Tensor-valued diffusion MRI detects brain microstructure changes in HIV infected individuals with cognitive impairment

Author:

Uddin Md Nasir1,Singh Meera V.1,Faiyaz Abrar1,Szczepankiewicz Filip2,Nilsson Markus2,Boodoo Zachary D.1,Sutton Karli R.1,Tivarus Madalina E.1,Zhong Jianhui1,Wang Lu1,Qiu Xing1,Weber Miriam T.1,Schifitto Giovanni1

Affiliation:

1. University of Rochester

2. Lund University

Abstract

Abstract

Despite advancements, the prevalence of HIV-associated neurocognitive impairment remains at approximately 40%, attributed to factors like pre-cART (combination antiretroviral therapy) irreversible brain injury. People with HIV (PWH) treated with cART do not show significant neurocognitive changes over relatively short follow-up periods. However, quantitative neuroimaging may be able to detect ongoing subtle microstructural changes. This study aimed to investigate the sensitivity of tensor-valued diffusion encoding in detecting such changes in brain microstructural integrity in cART-treated PWH. Additionally, it explored relationships between these metrics, neurocognitive scores, and plasma levels of neurofilament light (NFL) chain and glial fibrillary acidic protein (GFAP). Using MRI at 3T, 24 PWH and 31 healthy controls underwent cross-sectional examination. The results revealed significant variations in b-tensor encoding metrics across white matter regions, with associations observed between these metrics, cognitive performance, and blood markers of neuronal and glial injury (NFL and GFAP).
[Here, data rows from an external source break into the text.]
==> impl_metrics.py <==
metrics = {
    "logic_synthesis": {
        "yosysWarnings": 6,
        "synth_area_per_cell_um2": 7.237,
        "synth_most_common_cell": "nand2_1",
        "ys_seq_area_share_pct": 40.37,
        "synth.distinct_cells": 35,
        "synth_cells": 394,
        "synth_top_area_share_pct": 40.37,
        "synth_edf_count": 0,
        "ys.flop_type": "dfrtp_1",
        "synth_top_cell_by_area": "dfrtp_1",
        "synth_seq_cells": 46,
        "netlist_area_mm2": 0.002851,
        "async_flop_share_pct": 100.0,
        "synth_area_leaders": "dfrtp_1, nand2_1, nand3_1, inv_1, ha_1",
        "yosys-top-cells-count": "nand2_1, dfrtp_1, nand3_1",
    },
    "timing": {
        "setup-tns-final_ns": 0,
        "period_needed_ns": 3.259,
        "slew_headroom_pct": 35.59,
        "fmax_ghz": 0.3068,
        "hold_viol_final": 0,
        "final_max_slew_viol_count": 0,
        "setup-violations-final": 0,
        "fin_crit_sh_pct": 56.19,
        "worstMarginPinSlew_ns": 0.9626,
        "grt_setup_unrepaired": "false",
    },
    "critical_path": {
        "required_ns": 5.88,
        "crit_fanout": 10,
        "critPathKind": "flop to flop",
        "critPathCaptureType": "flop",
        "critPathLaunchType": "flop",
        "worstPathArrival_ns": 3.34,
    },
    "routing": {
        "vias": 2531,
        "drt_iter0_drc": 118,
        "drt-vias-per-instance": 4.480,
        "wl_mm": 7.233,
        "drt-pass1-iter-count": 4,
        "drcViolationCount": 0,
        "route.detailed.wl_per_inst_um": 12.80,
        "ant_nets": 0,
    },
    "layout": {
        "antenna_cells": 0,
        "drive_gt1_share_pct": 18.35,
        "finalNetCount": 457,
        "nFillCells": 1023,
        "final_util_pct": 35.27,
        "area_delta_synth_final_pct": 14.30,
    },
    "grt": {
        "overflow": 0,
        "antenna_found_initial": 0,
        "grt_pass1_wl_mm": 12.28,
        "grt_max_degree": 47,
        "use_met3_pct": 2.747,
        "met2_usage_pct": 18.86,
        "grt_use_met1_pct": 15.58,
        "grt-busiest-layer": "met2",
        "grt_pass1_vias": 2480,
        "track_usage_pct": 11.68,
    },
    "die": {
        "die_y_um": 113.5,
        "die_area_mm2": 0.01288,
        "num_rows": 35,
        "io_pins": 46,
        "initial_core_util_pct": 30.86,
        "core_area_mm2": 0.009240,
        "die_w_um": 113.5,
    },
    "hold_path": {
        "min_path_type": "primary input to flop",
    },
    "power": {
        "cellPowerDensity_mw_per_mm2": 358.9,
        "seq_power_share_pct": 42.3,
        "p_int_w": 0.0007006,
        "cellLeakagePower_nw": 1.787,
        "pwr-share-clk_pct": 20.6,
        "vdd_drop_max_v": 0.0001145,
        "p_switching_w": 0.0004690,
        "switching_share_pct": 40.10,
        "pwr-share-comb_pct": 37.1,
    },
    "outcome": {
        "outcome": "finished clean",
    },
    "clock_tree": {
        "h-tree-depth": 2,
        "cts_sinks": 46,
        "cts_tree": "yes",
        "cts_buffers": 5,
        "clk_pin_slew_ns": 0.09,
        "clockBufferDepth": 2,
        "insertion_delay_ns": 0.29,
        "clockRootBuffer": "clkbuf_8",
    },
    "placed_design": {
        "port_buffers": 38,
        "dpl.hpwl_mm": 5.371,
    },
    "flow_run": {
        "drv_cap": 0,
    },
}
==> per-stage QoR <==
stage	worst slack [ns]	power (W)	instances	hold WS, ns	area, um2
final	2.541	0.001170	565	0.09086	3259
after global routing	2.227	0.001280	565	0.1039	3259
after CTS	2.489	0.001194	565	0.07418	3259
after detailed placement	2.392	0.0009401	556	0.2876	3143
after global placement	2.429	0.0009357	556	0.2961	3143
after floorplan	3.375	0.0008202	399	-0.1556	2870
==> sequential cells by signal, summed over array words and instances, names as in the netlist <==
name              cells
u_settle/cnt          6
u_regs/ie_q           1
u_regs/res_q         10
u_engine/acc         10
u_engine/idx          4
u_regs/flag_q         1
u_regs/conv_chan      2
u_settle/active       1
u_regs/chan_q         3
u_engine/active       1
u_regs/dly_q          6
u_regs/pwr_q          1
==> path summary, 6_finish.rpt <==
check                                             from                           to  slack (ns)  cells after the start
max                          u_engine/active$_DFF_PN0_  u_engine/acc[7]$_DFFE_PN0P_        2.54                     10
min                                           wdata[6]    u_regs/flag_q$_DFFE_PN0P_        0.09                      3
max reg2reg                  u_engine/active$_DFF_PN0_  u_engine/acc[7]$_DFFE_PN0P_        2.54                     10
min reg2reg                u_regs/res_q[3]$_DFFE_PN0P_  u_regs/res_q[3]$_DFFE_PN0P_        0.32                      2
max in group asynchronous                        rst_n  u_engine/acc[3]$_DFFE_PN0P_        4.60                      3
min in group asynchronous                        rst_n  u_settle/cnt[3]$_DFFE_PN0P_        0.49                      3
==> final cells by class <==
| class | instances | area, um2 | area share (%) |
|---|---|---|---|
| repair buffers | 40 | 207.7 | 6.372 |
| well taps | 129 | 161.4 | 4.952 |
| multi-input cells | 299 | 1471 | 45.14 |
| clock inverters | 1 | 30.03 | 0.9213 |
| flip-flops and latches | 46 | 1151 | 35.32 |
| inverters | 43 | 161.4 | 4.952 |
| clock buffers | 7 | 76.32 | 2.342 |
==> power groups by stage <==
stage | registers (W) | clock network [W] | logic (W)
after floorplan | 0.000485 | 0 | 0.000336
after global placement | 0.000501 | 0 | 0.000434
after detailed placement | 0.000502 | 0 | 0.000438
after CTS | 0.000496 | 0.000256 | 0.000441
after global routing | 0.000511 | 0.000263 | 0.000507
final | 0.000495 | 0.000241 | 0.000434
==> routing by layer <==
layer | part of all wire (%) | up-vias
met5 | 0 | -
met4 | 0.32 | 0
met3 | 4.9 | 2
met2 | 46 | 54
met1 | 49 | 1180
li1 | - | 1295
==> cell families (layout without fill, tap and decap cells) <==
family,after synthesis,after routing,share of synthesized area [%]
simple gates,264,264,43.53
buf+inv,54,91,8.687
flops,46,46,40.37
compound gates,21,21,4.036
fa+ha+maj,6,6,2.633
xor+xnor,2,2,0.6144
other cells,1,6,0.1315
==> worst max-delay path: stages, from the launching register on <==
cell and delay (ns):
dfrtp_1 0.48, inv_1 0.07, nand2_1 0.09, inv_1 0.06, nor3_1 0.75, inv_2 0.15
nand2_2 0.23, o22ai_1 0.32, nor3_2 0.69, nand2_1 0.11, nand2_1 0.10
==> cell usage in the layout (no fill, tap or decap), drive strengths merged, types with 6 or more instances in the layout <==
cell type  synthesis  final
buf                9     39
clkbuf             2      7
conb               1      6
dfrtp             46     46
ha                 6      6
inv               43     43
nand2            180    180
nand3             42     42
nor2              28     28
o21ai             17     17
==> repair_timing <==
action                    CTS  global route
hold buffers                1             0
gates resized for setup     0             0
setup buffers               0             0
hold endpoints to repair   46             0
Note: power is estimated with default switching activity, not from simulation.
`src/rtl/mlt3_tx_pkg.sv`:
```
package mlt3_tx_pkg;
  localparam int unsigned NIB_W = 4;
  localparam int unsigned CG_W  = 5;
  localparam int unsigned LVL_W = 2;

  typedef logic [CG_W-1:0]  cg_t;
  typedef logic [NIB_W-1:0] nib_t;
  typedef logic [LVL_W-1:0] lvl_t;

  localparam cg_t IDLE_CG = '1;

  localparam lvl_t LVL_ZERO = 2'b00;
  localparam lvl_t LVL_POS  = 2'b01;
  localparam lvl_t LVL_NEG  = 2'b11;

  // position in the four-step level cycle
  typedef enum logic [1:0] {
    ST_Z_UP = 2'd0,
    ST_POS  = 2'd1,
    ST_Z_DN = 2'd2,
    ST_NEG  = 2'd3
  } mlt_st_e;

  function automatic cg_t enc_4b5b(input nib_t n);
    cg_t c;
    case (n)
      4'h0: c = 5'b11110;
      4'h1: c = 5'b01001;
      4'h2: c = 5'b10100;
      4'h3: c = 5'b10101;
      4'h4: c = 5'b01010;
      4'h5: c = 5'b01011;
      4'h6: c = 5'b01110;
      4'h7: c = 5'b01111;
      4'h8: c = 5'b10010;
      4'h9: c = 5'b10011;
      4'hA: c = 5'b10110;
      4'hB: c = 5'b10111;
      4'hC: c = 5'b11010;
      4'hD: c = 5'b11011;
      4'hE: c = 5'b11100;
      default: c = 5'b11101;
    endcase
    return c;
  endfunction
endpackage

```
`src/rtl/nib_serializer.sv`:
```
module nib_serializer
  import mlt3_tx_pkg::*;
#(
  parameter int unsigned TXC_HI = 3
) (
  input  logic clk_i,
  input  logic rst_ni,
  input  logic tx_en_i,
  input  nib_t txd_i,
  output logic txc_o,
  output logic bit_o
);
  localparam int unsigned SLOT_W = $clog2(CG_W);
  localparam int unsigned LAST   = CG_W - 1;

  logic [SLOT_W-1:0] slot_q;
  cg_t               shreg_q;
  logic              load;

  assign load = (slot_q == SLOT_W'(LAST));

  always_ff @(posedge clk_i or negedge rst_ni) begin
    if (!rst_ni) begin
      slot_q  <= '0;
      shreg_q <= IDLE_CG;
    end else if (load) begin
      slot_q  <= '0;
      shreg_q <= tx_en_i ? enc_4b5b(txd_i) : IDLE_CG;
    end else begin
      slot_q  <= slot_q + 1'b1;
      shreg_q <= {shreg_q[CG_W-2:0], 1'b0};
    end
  end

  assign bit_o = shreg_q[CG_W-1];
  assign txc_o = (slot_q < SLOT_W'(TXC_HI));


  slot_range_chk: assert property (@(posedge clk_i) disable iff (!rst_ni)
    slot_q <= SLOT_W'(LAST));


  txc_rise_chk: assert property (@(posedge clk_i) disable iff (!rst_ni)
    load |=> $rose(txc_o));


  idle_first_bit_chk: assert property (@(posedge clk_i) disable iff (!rst_ni)
    (load && !tx_en_i) |=> bit_o);
endmodule

```
`src/rtl/nrzi_enc.sv`:
```
module nrzi_enc (
  input  logic clk_i,
  input  logic rst_ni,
  input  logic bit_i,
  output logic nrzi_o
);
  logic nrzi_q;

  always_ff @(posedge clk_i or negedge rst_ni) begin
    if (!rst_ni) nrzi_q <= 1'b0;
    else if (bit_i) nrzi_q <= ~nrzi_q;
  end

  assign nrzi_o = nrzi_q;


  one_toggles_chk: assert property (@(posedge clk_i) disable iff (!rst_ni)
    bit_i |=> (nrzi_o != $past(nrzi_o)));


  zero_holds_chk: assert property (@(posedge clk_i) disable iff (!rst_ni)
    !bit_i |=> $stable(nrzi_o));
endmodule

```
`src/rtl/mlt3_seq.sv`:
```
module mlt3_seq
  import mlt3_tx_pkg::*;
(
  input  logic clk_i,
  input  logic rst_ni,
  input  logic nrzi_i,
  output lvl_t level_o
);
  logic    nrzi_d_q;
  logic    step;
  mlt_st_e st_q;

  assign step = nrzi_i ^ nrzi_d_q;

  always_ff @(posedge clk_i or negedge rst_ni) begin
    if (!rst_ni) begin
      nrzi_d_q <= 1'b0;
      st_q     <= ST_Z_UP;
    end else begin
      nrzi_d_q <= nrzi_i;
      if (step) st_q <= mlt_st_e'(st_q + 2'd1);
    end
  end

  always_comb begin
    case (st_q)
      ST_POS:  level_o = LVL_POS;
      ST_NEG:  level_o = LVL_NEG;
      default: level_o = LVL_ZERO;
    endcase
  end


  level_code_chk: assert property (@(posedge clk_i) disable iff (!rst_ni)
    level_o != 2'b10);


  level_hold_chk: assert property (@(posedge clk_i) disable iff (!rst_ni)
    !step |=> $stable(level_o));


  no_rail_jump_chk: assert property (@(posedge clk_i) disable iff (!rst_ni)
    !$stable(level_o) |-> ($past(level_o) == LVL_ZERO || level_o == LVL_ZERO));
endmodule

```
`src/rtl/mlt3_tx_encoder.sv`:
```
module mlt3_tx_encoder
  import mlt3_tx_pkg::*;
(
  input  logic       clk_i,
  input  logic       rst_ni,
  input  logic       tx_en_i,
  input  logic [3:0] txd_i,
  output logic       txc_o,
  output logic       nrzi_o,
  output logic [1:0] level_o
);
  logic ser_bit;

  nib_serializer #(.TXC_HI(3)) u_ser (
    .clk_i   (clk_i),
    .rst_ni  (rst_ni),
    .tx_en_i (tx_en_i),
    .txd_i   (txd_i),
    .txc_o   (txc_o),
    .bit_o   (ser_bit)
  );

  nrzi_enc u_nrzi (
    .clk_i  (clk_i),
    .rst_ni (rst_ni),
    .bit_i  (ser_bit),
    .nrzi_o (nrzi_o)
  );

  mlt3_seq u_mlt (
    .clk_i   (clk_i),
    .rst_ni  (rst_ni),
    .nrzi_i  (nrzi_o),
    .level_o (level_o)
  );


  txc_period_chk: assert property (@(posedge clk_i) disable iff (!rst_ni)
    $fell(txc_o) |=> !txc_o);
endmodule

```
<file path="src/rtl/dslope_pkg.sv">
package dslope_pkg;

  typedef enum logic [1:0] {
    PH_IZ  = 2'b00,
    PH_AZ  = 2'b01,
    PH_INT = 2'b10,
    PH_DE  = 2'b11
  } phase_t;

  function automatic int max_of2(input int a, input int b);
    return (a > b) ? a : b;
  endfunction

endpackage

</file>
<file path="src/rtl/dslope_edge.sv">
module dslope_edge #(
  parameter int STAGES = 2
) (
  input  logic clk,
  input  logic rst,
  input  logic din,
  output logic lvl,
  output logic fall
);

  logic [STAGES-1:0] chain;
  logic              prev_q;

  for (genvar g = 0; g < STAGES; g++) begin : g_stage
    if (g == 0) begin : g_first
      always_ff @(posedge clk) begin
        if (rst) chain[g] <= 1'b0;
        else     chain[g] <= din;
      end
    end else begin : g_rest
      always_ff @(posedge clk) begin
        if (rst) chain[g] <= 1'b0;
        else     chain[g] <= chain[g-1];
      end
    end
  end

  always_ff @(posedge clk) begin
    if (rst) prev_q <= 1'b0;
    else     prev_q <= chain[STAGES-1];
  end

  assign lvl  = chain[STAGES-1];
  assign fall = prev_q & ~chain[STAGES-1];

endmodule

</file>
<file path="src/rtl/dslope_seq.sv">
module dslope_seq
  import dslope_pkg::*;
#(
  parameter int AZ_LEN  = 123093,
  parameter int INT_LEN = 123093,
  parameter int IZ_LEN  = 1843,
  parameter int FS_LEN  = 246185,
  parameter int MAG_W   = 18
) (
  input  logic             clk,
  input  logic             rst,
  input  logic             en,
  input  logic             cmp_lvl,
  input  logic             cmp_fall,
  output phase_t           ph,
  output logic [MAG_W-1:0] mag,
  output logic             neg,
  output logic             ovr,
  output logic             valid
);

  localparam int MAXL = max_of2(max_of2(AZ_LEN, INT_LEN), max_of2(IZ_LEN, FS_LEN));
  localparam int TW   = $clog2(MAXL + 1);
  localparam logic [TW-1:0] AZ_END  = TW'(AZ_LEN - 1);
  localparam logic [TW-1:0] INT_END = TW'(INT_LEN - 1);
  localparam logic [TW-1:0] IZ_END  = TW'(IZ_LEN - 1);
  localparam logic [TW-1:0] FS_END  = TW'(FS_LEN - 1);

  logic [TW-1:0] tmr;
  logic          sign_q;

  always_ff @(posedge clk) begin
    if (rst) begin
      ph     <= PH_IZ;
      tmr    <= IZ_END;
      sign_q <= 1'b0;
      mag    <= '0;
      neg    <= 1'b0;
      ovr    <= 1'b0;
      valid  <= 1'b0;
    end else begin
      valid <= 1'b0;
      unique case (ph)
        PH_IZ: begin
          if (tmr >= IZ_END) begin
            if (en) begin
              ph  <= PH_AZ;
              tmr <= '0;
            end
          end else begin
            tmr <= tmr + 1'b1;
          end
        end
        PH_AZ: begin
          if (tmr == AZ_END) begin
            ph  <= PH_INT;
            tmr <= '0;
          end else begin
            tmr <= tmr + 1'b1;
          end
        end
        PH_INT: begin
          if (tmr == INT_END) begin
            ph     <= PH_DE;
            tmr    <= '0;
            sign_q <= ~cmp_lvl;
          end else begin
            tmr <= tmr + 1'b1;
          end
        end
        PH_DE: begin
          if (cmp_fall) begin
            ph    <= PH_IZ;
            tmr   <= '0;
            mag   <= MAG_W'(tmr);
            neg   <= sign_q;
            ovr   <= 1'b0;
            valid <= 1'b1;
          end else if (tmr == FS_END) begin
            ph    <= PH_IZ;
            tmr   <= '0;
            mag   <= MAG_W'(FS_LEN);
            neg   <= sign_q;
            ovr   <= 1'b1;
            valid <= 1'b1;
          end else begin
            tmr <= tmr + 1'b1;
          end
        end
        default: ph <= PH_IZ;
      endcase
    end
  end

  assert_az_next_R1: assert property (@(posedge clk) disable iff (rst)
    (ph == PH_AZ) |=> (ph == PH_AZ || ph == PH_INT));
  assert_int_next_R1: assert property (@(posedge clk) disable iff (rst)
    (ph == PH_INT) |=> (ph == PH_INT || ph == PH_DE));
  assert_de_next_R1: assert property (@(posedge clk) disable iff (rst)
    (ph == PH_DE) |=> (ph == PH_DE || ph == PH_IZ));
  assert_iz_next_R1: assert property (@(posedge clk) disable iff (rst)
    (ph == PH_IZ) |=> (ph == PH_IZ || ph == PH_AZ));
  assert_int_len_R2: assert property (@(posedge clk) disable iff (rst)
    (ph == PH_DE && $past(ph) == PH_INT) |-> ($past(tmr) == INT_END));
  assert_hold_R3: assert property (@(posedge clk) disable iff (rst)
    (ph == PH_IZ && !en) |=> (ph == PH_IZ));
  assert_mag_bound_R6: assert property (@(posedge clk) disable iff (rst)
    valid |-> (mag <= MAG_W'(FS_LEN)));
  assert_ovr_sat_R6: assert property (@(posedge clk) disable iff (rst)
    (valid && ovr) |-> (mag == MAG_W'(FS_LEN)));
  assert_valid_src_R7: assert property (@(posedge clk) disable iff (rst)
    valid |-> ($past(ph) == PH_DE && ph == PH_IZ));
  assert_valid_pulse_R8: assert property (@(posedge clk) disable iff (rst)
    valid |=> !valid);

endmodule

</file>
<file path="src/rtl/dslope_shift.sv">
module dslope_shift #(
  parameter int W = 20
) (
  input  logic         clk,
  input  logic         rst,
  input  logic         load,
  input  logic [W-1:0] word,
  input  logic         shift,
  output logic         dout
);

  logic [W-1:0] sreg;

  always_ff @(posedge clk) begin
    if (rst)        sreg <= '0;
    else if (load)  sreg <= word;
    else if (shift) sreg <= {sreg[W-2:0], 1'b0};
  end

  assign dout = sreg[W-1];

  assert_load_msb_R9: assert property (@(posedge clk) disable iff (rst)
    load |=> (dout == $past(word[W-1])));
  assert_idle_hold_R9: assert property (@(posedge clk) disable iff (rst)
    (!load && !shift) |=> $stable(dout));

endmodule

</file>
<file path="src/rtl/dslope_ctrl.sv">
module dslope_ctrl
  import dslope_pkg::*;
#(
  parameter int AZ_LEN   = 123093,
  parameter int INT_LEN  = 123093,
  parameter int IZ_LEN   = 1843,
  parameter int FS_LEN   = 246185,
  parameter int SYNC_STG = 2,
  parameter int MAG_W    = $clog2(FS_LEN + 1)
) (
  input  logic             clk,
  input  logic             rst,
  input  logic             en,
  input  logic             comp_in,
  input  logic             ser_shift,
  output logic             phase_a,
  output logic             phase_b,
  output logic [MAG_W-1:0] result_mag,
  output logic             result_neg,
  output logic             result_ovr,
  output logic             result_valid,
  output logic             ser_dout
);

  localparam int WORD_W = MAG_W + 2;

  logic   cmp_lvl;
  logic   cmp_fall;
  phase_t ph;

  dslope_edge #(.STAGES(SYNC_STG)) u_edge (
    .clk  (clk),
    .rst  (rst),
    .din  (comp_in),
    .lvl  (cmp_lvl),
    .fall (cmp_fall)
  );

  dslope_seq #(
    .AZ_LEN (AZ_LEN),
    .INT_LEN(INT_LEN),
    .IZ_LEN (IZ_LEN),
    .FS_LEN (FS_LEN),
    .MAG_W  (MAG_W)
  ) u_seq (
    .clk     (clk),
    .rst     (rst),
    .en      (en),
    .cmp_lvl (cmp_lvl),
    .cmp_fall(cmp_fall),
    .ph      (ph),
    .mag     (result_mag),
    .neg     (result_neg),
    .ovr     (result_ovr),
    .valid   (result_valid)
  );

  dslope_shift #(.W(WORD_W)) u_shift (
    .clk  (clk),
    .rst  (rst),
    .load (result_valid),
    .word ({result_ovr, result_neg, result_mag}),
    .shift(ser_shift),
    .dout (ser_dout)
  );

  assign phase_a = ph[1];
  assign phase_b = ph[0];

endmodule

</file>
Moreover, a significant interaction between HIV status and imaging metrics was observed, particularly impacting total cognitive scores in both gray and white matter. These findings suggest that b-tensor encoding metrics offer heightened sensitivity in detecting subtle changes associated with axonal injury in HIV infection, underscoring their potential clinical relevance in understanding neurocognitive impairment in PWH.